Berlin. Die Essenerin Daniela Samulski macht es Britta Steffen nach und trumpft bei den Deutschen Meisterschaften in Berlin über 50 Meter Rücken sensationell stark auf. Nun darf sie sich Weltrekordlerin nennen.

Diesen Freitag wird Daniela Samulski in ihrem Leben nicht mehr vergessen. Aber nicht nur, weil sie sich jetzt Weltrekordlerin nennen darf. So glücklich die Essener Schwimmerin am Ende des Tages war, so sehr lagen die Nerven kurz vor ihrem Start blank. „Mir ist fünf Minuten vor dem Finale der Anzug geplatzt”, erzählte sie später.

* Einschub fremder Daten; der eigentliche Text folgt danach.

What follows belongs to an exercise in optimizing a design on an open flow for small area and a short achievable clock period; a production flow would make more cautious choices.
In this exercise RTL edits were held to simulation tests only and were not proved equivalent to the original.

== harbor ==
==> flow/design.v (excerpt) <==
module mole_lane_rx (
    input  wire        clk,
    input  wire        rst,
    input  wire        in_valid,
    input  wire [1:0]  in_hdr,
    input  wire [63:0] in_data,
    output reg         out_valid,
    output reg  [1:0]  out_hdr,
    output reg  [63:0] out_data,
    output reg         sig_valid,
    output wire [7:0]  sig_code,
    output wire [39:0] sig_arg,
    output reg         frm_valid,
    output reg         frm_good,
    output reg  [1:0]  frm_class,
    output reg  [15:0] frm_seq,
    output reg  [6:0]  frm_dest,
    output reg  [6:0]  frm_words,
    output reg         aln_valid,
    output reg  [3:0]  aln_lane,
    output reg  [1:0]  aln_port,
    output reg  [15:0] aln_seq,
    output reg  [4:0]  aln_bip_errs,
    output reg  [15:0] cnt_block_err,
    output reg  [15:0] cnt_signal_bad,
    output reg  [15:0] cnt_crc_err,
    output reg  [15:0] cnt_bip_err,
    output reg         frozen,
    output reg         lane_drop
);
Size in the first run: ~2,300 cells after synthesis, ~310 I/O pins, about 0.024 sq mm of cells after synthesis.
Settings: LEC_CHECK=0, CAP_MARGIN=20, CORE_MARGIN=2, CORE_UTILIZATION=60, CTS_CLUSTER_DIAMETER=140, CTS_CLUSTER_SIZE=27, SLEW_MARGIN=20; clock period 9.0 ns.
standard.sh (not shown) runs the stock make flow with config.mk's settings and CLKGATE_MAP_FILE= SYNTH_SCRIPT=/design/flow/synth_recipe.tcl, a recipe that flattens the netlist after the stock synthesis.
==> flow/flow/run.sh <==
#!/bin/bash
# Standard layout, with fast port buffers and a tighter setup target for
# timing repair. Each tool's output goes to the ORFS logs under orfs/logs;
# make's own output goes to flow_make.log.
set -euo pipefail
bash standard.sh "BUFFER_PORTS_ARGS=-buffer_cell sky130_fd_sc_hd__buf_2" SETUP_SLACK_MARGIN=5.8 finish > flow_make.log 2>&1
harbor did not stop at any stage, and its layout met the timing, design-rule and antenna checks.
> inputs changed (harbor -> willow)
--- a/flow/design.v
+++ b/flow/design.v
@@ -87,52 +87,50 @@
     assign sig_code = last_msg[7:0];
     assign sig_arg  = last_msg[47:8];
     reg         s1_align;
     wire [63:0] p1 = out_data;
     wire fend_close = s1_fend && in_frame;
     wire in_frame_nx = s1_fsta ? 1'b1 : (s1_fend ? 1'b0 : in_frame);
     wire [7:0]  sig_syn;
     mole_lane_rx_crc8 u_crc8 (.p1(p1), .sig_syn(sig_syn));
     wire        sig_crc_ok = (sig_syn == 8'd0);
     wire        sig_dup    = (sig_dist <= 3'd4) && (p1[55:8] == last_msg);
     wire        sig_good   = s1_sig && sig_crc_ok;
     wire        sig_take   = sig_good && !sig_dup;
-    wire [31:0] crc_in    = fcrc;
+    wire [31:0] crc_in    = s1_fsta ? FSTA_SEED : fcrc;
     wire [31:0] crc_next;
     mole_lane_rx_crc32 u_crc32 (.crc_in(crc_in), .p1(p1), .crc_next(crc_next));
     wire        fend_good = (~fcrc == p1[39:8]) && (fcount == frm_words) &&
                             (frm_words != 7'd0) && (frm_words <= 7'd64);
     wire [6:0]  bip_sum4 = aln_bip_errs + bip_h1 + bip_h2 + bip_h3;
     wire [12:0] idles_now = win_idles + {11'b0, s1_idle};
     wire        s1_valid = out_valid;
     always @(posedge clk) begin
         out_hdr      <= in_hdr;
         out_data     <= payload;
         s1_bgrp[0]   <= bip_grp[0];
         s1_bgrp[1]   <= bip_grp[1];
         s1_bgrp[2]   <= bip_grp[2];
         s1_bgrp[3]   <= bip_grp[3];
         aln_bip_errs <= bip_pop;
         aln_lane     <= out_data[11:8];
         aln_port     <= out_data[13:12];
         aln_seq      <= out_data[31:16];
         if (s1_fsta) begin
             frm_class <= p1[9:8];
             frm_seq   <= p1[31:16];
             frm_words <= p1[38:32];
             frm_dest  <= p1[46:40];
         end
-        if (in_valid && c_fsta)
-            fcrc <= FSTA_SEED;
-        else if (s1_fsta || s1_data)
+        if (s1_fsta || s1_data)
             fcrc <= crc_next;
         if (s1_fsta)
             fcount <= 7'd0;
         else if (s1_data && !(fcount[6] && fcount[0]))
             fcount <= fcount + 7'd1;
         if (sig_good)
             last_msg <= p1[55:8];
         if (rst) begin
             hist          <= 58'b0;
             bip           <= 16'b0;
             s1_align      <= 1'b0;
             out_valid     <= 1'b0;
Notes after the runs:
- On worst relative slew slack: between harbor and willow, it ends up higher for harbor.
- The category of the critical setup timing path comes out primary input to flop in one run and flop to output port in the other, namely in willow and harbor respectively.
- Delta (willow minus harbor): number of cells on the worst reg-to-reg path picked up an extra 2; final-stage net count picked up an extra 1.4%; overall die width lost 0.63%.
- Changes observed in willow relative to harbor: worst setup margin climbed 0.022 ns; post-layout utilization of the core increased 0.71 points; post-detailed-route via-to-cell ratio moved down; reg-to-reg setup timing slack went down by 0.06 ns.
- Per the comparison of willow with harbor, sum of routed wire segments on met1 dropped 1300 microns, total of clock buffers placed in the layout climbed 2.

re-timing with driven ports:
The flow's constraints put no driver on any port. The routed layouts listed below were extracted and timed again, unchanged, in two steps.
Step 1: set_driving_cell puts a clkbuf_16 on clk and a buf_2 on each other input, an assumption about the parent block.
Step 2 also shifts input and output timing later by t, the mid clock arrival at the registers, as if the neighbouring blocks saw the same clock.
Three values: ideal ports, drivers, drivers and shift; two values: the first two.
| run | shift t [ns] | setup slack, ns | hold slack, ns | worst slew at a driven data input, ns |
|---|---|---|---|---|
| harbor | 0.618 | 5.794 / 5.737 / 5.215 | 0.456 / 0.456 / 0.456 | 0.05 |
| willow | 0.601 | 5.817 / 5.758 / 5.250 | 0.452 / 0.452 / 0.452 | 0.04 |
After both steps setup and hold are still met in every run listed. The setup slack of harbor, which loses most, moves by -0.057 ns with the drivers and by -0.579 ns with both steps.
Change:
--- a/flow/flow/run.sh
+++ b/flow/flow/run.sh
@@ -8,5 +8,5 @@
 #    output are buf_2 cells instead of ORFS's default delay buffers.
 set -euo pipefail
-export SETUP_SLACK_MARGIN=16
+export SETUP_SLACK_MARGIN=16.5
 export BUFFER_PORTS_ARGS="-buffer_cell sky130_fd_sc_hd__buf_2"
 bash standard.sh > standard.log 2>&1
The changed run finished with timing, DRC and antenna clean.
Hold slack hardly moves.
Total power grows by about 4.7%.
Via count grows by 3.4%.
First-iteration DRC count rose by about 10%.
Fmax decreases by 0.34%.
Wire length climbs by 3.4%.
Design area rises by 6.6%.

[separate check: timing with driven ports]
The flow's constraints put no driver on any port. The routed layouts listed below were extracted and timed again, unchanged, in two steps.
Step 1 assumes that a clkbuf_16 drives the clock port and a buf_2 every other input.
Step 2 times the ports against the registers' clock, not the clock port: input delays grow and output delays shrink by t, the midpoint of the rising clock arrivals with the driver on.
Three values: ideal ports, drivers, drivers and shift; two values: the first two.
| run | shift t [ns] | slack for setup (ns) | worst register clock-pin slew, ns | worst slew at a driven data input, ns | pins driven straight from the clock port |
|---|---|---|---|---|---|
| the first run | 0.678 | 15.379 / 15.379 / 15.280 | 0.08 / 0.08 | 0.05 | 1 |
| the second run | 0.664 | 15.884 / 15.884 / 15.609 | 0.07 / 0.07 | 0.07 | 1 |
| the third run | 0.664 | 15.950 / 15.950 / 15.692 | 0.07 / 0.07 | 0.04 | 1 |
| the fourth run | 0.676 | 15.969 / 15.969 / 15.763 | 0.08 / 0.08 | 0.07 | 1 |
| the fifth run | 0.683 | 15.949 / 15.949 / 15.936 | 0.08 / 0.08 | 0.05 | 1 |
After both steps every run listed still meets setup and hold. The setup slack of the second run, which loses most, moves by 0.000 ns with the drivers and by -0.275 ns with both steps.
Context: an optimization exercise on an open-source flow, tuned for small area and a short achievable clock period. The choices shown serve that exercise and are no tape-out recipe. Only simulation tests tie the RTL to the original design; equivalence was not proved.

==> flow/design.v (excerpt) <==
module case_ecc_codec (
    input  wire         clk,
    input  wire         rst,
    input  wire         enc_valid,
    input  wire [127:0] enc_data,
    output wire         enc_out_valid,
    output wire [31:0]  enc_out_check,
    input  wire         dec_valid,
    input  wire [159:0] dec_word,
    input  wire [19:0]  dec_erase,
    output wire         dec_out_valid,
    output wire [127:0] dec_out_data,
    output wire         dec_out_corrected,
    output wire         dec_out_uncorrectable,
    output wire [4:0]   dec_out_last_dev
);
clock: 16.0 ns
lec_check: 0
cap_margin: 20
core_margin: 2
core_utilization: 50
cts_buf_list: sky130_fd_sc_hd__clkbuf_4 sky130_fd_sc_hd__clkbuf_8
gpl_routability_driven: 0
slew_margin: 20
standard.sh (not shown) runs the stock make flow with config.mk's settings and CLKGATE_MAP_FILE= SYNTH_SCRIPT=/design/flow/synth_recipe.tcl, a recipe that flattens the netlist after the stock synthesis.
==> flow/flow/run.sh <==
#!/bin/bash
# Standard ORFS layout (standard.sh) with two changes:
#  - the port buffers are buf_1 cells instead of the delay buffers that
#    buffer_ports picks by default (every port still gets its buffer);
#  - timing repair aims below the clock period (repair_timing's setup
#    margin), so it keeps improving the worst paths past the constraint.
bash standard.sh SETUP_SLACK_MARGIN=11.3 TNS_END_PERCENT=100 \
    "BUFFER_PORTS_ARGS=-buffer_cell sky130_fd_sc_hd__buf_1" finish > standard.log 2>&1
The first run went through all stages and came out clean.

Ein 15 Zentimeter langer Riss an ihrem nagelneuen Anzug hatte fast schon alle Titel- oder gar Rekordträume platzen lassen. „Wir haben dann notfallmäßig das Modell mit Tapestreifen und Sprühpflaster zusammengeflickt”, beschrieb ihr Essener Trainer Henning Lambertz die Erste-Hilfe-Aktion für das 400 Euro teure High-Tech-Textil.

„Vielleicht brauchte ich diesen Adrenalinschub”, sagte Samulski, „aber zunächst hatte ich mal Panik.” Mit 27,61 Sekunden stellte die Essenerin einen neuen Weltrekord auf, nachdem sie einen Tag zuvor bereits die europäische Bestmarke gesteigert hatte.

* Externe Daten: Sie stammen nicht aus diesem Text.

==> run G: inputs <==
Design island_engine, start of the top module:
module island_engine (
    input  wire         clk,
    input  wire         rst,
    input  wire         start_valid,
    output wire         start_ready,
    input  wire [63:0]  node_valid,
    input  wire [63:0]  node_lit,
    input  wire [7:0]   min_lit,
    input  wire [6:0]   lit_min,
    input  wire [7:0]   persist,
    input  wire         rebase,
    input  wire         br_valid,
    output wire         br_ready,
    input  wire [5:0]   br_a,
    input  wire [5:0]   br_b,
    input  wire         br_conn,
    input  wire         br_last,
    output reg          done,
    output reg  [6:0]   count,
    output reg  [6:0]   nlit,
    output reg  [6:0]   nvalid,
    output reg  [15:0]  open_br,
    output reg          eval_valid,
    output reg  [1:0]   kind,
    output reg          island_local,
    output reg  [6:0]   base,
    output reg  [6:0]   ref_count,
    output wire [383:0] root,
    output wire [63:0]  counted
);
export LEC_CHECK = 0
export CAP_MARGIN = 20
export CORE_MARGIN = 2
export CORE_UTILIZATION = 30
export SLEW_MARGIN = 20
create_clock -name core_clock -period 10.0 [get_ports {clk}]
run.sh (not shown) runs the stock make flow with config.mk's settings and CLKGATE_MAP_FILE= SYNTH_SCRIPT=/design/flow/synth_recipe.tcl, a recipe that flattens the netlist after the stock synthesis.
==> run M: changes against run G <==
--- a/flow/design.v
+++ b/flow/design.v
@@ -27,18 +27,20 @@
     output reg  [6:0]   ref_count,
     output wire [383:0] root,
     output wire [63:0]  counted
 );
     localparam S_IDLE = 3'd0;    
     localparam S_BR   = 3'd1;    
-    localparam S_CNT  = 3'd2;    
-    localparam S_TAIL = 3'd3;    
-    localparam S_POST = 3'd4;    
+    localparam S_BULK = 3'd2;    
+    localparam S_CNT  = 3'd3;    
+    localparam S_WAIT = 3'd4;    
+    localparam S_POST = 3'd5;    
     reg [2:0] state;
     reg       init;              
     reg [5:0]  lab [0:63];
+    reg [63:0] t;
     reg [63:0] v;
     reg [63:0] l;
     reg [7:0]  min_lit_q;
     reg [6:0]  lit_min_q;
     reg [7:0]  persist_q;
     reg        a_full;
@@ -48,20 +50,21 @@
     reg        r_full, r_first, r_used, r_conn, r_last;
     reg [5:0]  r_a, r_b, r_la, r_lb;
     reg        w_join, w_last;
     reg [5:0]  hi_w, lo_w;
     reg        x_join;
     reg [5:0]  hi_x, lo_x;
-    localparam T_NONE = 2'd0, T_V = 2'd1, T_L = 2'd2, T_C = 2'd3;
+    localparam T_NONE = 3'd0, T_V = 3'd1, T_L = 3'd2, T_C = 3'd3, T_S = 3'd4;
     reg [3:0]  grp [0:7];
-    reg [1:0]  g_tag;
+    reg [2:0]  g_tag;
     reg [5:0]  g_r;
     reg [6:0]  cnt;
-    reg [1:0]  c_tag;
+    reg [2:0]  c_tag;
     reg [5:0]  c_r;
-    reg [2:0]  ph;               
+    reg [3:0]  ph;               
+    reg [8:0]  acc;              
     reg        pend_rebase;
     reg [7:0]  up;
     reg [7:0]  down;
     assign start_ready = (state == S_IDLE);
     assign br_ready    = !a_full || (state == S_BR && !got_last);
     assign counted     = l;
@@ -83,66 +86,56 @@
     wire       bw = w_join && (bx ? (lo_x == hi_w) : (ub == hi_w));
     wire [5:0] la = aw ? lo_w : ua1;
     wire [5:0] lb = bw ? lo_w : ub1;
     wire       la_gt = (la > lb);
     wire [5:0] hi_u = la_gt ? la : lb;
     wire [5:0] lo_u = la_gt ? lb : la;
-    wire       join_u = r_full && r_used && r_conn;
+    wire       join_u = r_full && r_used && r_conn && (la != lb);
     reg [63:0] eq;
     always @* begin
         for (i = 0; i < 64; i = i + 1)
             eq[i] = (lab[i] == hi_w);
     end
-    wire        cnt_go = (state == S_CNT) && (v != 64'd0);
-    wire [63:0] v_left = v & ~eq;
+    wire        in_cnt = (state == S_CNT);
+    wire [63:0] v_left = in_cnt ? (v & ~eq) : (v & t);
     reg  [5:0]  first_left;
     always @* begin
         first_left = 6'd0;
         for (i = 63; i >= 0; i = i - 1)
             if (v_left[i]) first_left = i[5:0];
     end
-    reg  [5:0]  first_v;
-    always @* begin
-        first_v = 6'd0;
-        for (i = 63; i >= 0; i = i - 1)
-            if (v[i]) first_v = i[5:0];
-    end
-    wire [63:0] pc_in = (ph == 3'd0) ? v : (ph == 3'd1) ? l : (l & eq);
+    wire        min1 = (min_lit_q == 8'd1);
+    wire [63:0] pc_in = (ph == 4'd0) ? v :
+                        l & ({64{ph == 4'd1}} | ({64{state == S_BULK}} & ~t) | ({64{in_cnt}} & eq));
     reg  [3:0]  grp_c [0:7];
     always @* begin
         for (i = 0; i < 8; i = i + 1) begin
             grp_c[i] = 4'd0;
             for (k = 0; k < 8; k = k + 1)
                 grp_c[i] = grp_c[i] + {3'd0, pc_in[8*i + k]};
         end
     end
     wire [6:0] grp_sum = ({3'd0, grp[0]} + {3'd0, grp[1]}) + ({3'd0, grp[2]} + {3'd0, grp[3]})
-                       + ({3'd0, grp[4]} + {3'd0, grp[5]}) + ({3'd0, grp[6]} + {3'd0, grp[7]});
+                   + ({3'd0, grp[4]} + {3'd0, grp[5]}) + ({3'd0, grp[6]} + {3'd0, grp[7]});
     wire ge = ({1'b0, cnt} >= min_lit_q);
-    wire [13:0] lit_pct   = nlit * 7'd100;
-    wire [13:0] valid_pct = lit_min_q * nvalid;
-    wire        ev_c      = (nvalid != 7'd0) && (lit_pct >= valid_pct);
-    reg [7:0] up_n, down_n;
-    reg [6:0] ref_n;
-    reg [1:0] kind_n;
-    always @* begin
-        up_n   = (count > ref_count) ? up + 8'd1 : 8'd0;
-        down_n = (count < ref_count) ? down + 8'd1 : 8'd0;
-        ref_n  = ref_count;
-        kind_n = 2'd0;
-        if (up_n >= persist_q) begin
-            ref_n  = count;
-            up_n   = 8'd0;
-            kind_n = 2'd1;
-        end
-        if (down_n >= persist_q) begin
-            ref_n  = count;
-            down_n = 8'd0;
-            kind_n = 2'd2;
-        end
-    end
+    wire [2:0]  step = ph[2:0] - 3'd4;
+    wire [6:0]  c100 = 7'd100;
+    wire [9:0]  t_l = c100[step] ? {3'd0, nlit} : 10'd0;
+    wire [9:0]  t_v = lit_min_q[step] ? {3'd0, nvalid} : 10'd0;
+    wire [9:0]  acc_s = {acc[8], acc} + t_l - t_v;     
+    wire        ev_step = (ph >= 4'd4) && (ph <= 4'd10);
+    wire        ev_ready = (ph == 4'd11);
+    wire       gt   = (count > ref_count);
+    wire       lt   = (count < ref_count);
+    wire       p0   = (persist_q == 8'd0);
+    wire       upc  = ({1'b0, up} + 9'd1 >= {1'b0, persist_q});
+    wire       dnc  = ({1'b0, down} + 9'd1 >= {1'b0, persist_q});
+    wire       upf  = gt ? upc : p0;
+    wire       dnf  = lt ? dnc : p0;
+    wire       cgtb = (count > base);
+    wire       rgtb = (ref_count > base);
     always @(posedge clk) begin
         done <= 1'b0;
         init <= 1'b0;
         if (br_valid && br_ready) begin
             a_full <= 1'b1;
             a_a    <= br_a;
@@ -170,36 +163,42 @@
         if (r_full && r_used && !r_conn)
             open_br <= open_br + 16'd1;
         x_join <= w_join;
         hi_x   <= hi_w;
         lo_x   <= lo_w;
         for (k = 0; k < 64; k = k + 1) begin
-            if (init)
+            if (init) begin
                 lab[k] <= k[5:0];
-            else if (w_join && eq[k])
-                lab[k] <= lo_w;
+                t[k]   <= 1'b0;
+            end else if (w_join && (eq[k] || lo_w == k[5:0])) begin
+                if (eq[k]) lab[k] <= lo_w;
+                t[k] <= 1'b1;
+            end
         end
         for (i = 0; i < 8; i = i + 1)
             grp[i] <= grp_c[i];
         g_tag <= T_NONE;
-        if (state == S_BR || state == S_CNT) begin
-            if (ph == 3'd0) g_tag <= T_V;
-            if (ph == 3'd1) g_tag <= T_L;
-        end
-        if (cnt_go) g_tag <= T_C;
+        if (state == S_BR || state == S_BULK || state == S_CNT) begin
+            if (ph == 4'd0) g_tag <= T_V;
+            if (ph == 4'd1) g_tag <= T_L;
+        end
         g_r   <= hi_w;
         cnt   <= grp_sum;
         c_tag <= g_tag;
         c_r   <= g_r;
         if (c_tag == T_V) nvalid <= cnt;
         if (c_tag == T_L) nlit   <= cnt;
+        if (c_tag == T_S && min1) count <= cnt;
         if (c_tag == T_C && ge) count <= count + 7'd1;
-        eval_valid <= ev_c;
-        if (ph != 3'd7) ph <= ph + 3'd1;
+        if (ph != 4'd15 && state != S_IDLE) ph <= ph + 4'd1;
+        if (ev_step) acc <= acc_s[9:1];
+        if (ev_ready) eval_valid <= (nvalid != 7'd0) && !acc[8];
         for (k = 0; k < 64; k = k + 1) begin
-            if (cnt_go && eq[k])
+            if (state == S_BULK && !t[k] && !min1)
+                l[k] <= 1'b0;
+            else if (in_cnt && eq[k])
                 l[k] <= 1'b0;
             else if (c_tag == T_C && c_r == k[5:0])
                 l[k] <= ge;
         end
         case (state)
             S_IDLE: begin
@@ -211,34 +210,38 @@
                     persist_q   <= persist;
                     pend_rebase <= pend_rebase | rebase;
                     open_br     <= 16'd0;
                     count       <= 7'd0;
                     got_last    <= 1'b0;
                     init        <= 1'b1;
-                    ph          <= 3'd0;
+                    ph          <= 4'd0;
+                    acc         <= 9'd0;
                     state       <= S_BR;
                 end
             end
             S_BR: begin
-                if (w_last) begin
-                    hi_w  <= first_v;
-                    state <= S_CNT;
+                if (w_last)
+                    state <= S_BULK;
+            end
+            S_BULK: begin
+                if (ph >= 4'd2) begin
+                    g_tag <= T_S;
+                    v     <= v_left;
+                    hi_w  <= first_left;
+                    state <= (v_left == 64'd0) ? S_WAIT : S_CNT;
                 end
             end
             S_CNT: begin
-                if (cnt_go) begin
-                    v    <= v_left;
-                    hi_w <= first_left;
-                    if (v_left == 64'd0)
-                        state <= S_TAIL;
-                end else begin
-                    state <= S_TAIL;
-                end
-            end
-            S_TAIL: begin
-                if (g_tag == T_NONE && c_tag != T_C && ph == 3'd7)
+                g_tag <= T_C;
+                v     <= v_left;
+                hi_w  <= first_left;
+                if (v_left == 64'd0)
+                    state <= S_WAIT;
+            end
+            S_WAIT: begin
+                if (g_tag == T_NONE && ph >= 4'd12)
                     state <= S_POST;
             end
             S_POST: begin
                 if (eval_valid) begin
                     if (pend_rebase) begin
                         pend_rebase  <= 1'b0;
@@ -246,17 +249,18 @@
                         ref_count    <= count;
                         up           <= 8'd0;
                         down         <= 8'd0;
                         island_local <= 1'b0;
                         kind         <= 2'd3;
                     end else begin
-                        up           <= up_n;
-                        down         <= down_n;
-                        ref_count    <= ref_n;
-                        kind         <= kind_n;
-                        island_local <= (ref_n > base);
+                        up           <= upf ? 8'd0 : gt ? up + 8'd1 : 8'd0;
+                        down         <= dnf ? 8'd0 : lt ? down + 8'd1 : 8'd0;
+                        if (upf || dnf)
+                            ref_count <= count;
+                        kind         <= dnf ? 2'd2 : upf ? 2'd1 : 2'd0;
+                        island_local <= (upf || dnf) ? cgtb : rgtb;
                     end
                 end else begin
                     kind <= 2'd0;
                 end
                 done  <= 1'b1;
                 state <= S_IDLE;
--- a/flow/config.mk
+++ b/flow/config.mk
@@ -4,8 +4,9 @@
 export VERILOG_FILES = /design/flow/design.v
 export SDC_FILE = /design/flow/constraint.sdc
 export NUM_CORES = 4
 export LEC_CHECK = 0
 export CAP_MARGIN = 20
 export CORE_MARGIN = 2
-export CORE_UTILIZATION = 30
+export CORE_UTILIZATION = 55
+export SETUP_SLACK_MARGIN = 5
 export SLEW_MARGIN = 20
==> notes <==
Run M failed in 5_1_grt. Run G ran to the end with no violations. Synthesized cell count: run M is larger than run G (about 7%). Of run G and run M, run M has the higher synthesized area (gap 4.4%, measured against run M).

In diesen Tagen dreht sich im Schwimmen alles um die schnelle Pelle, um die neuesten Entwicklungen im Anzugbereich. „Diese Entwicklung macht den Schwimmsport kaputt”, sagte Helge Meeuw. Obwohl er gerade den Deutschen Rekord über 50 Meter Rücken verbessert hatte, „ich will nicht länger in diesen Plastikmüllbeuteln schwimmen.”

Sehnsucht nach den guten alten Zeiten

Auch Daniela Samulski sehnt sich nach den guten alten Zeiten zurück. „Am liebsten wäre es mir, wenn wir alle wieder in einem ganz normalen Badeanzug schwimmen würden”, sagte Samulski, „dann würde nicht mehr nur über High-Tech-Anzüge, sondern auch über unsere sportlichen Leistungen gesprochen.”

Nach Britta Steffen, die über 100 Meter Freistil einen Weltrekord aufstellte, hat der Deutsche Schwimm-Verband mit Daniela Samulski eine zweite Sportlerin, die im Moment die Nummer eins der Welt ist. Aber aus dem Schatten der Doppel-Olympiasiegerin wird Samulski nur schwer herauskommen.

Von der Mentalität sind sich Steffen und Samulski ähnlich. Beide lieben nicht das helle Scheinwerferlicht. Und so wie Britta Steffen legte auch die Essenerin schon mal eine längere Wettkampfpause ein. Als 16-Jährige galt Samulski als riesiges Talent. Die Schwimm-Welt schien ihr offen zu stehen. Aber dann warf sie eine Bulimie aus der Bahn. Zwei Jahre lang kämpfte sie mit den Essstörungen, ehe sie 2005 von Berlin wegging und bei Henning Lambertz, damals noch Trainer in Wuppertal, einen Neuanfang wagte. „Ich musste lernen, dass ich kein schlechter Mensch bin, nur wenn ich mal eine nicht so gute Zeit geschwommen bin”, sagte Samulski damals. „Keine andere Schwimmerin hat solch ein Bewegungstalent und Wassergefühl”, wusste Lambertz und führte Samulski behutsam an die Weltspitze.

Sie steht wieder mit beiden Beinen auf dem Boden

Inzwischen hat Daniela Samulski nicht nur den sportlichen Reifeprozess abgeschlossen, sondern steht auch im Leben mit beiden Beinen fest auf dem Boden. So fest, dass sie die Kraft hat, um wieder von Essen nach Berlin zurückzukehren. Sie hat ihre Bundeswehrzeit abgeschlossen und will im Oktober ein Sozialpädagogik-Studium beginnen. „Ich spüre einen inneren Antrieb, etwas Neues zu machen”, sagte sie, „ich will aber weiter für Essen starten.” Ist das Heimweh so groß oder das Revier so schlimm? „Nicht schlimm, aber anders”, sagte Daniela Samulski, „ich will einfach zurück zu meiner Familie.” Am liebsten natürlich als Weltmeisterin.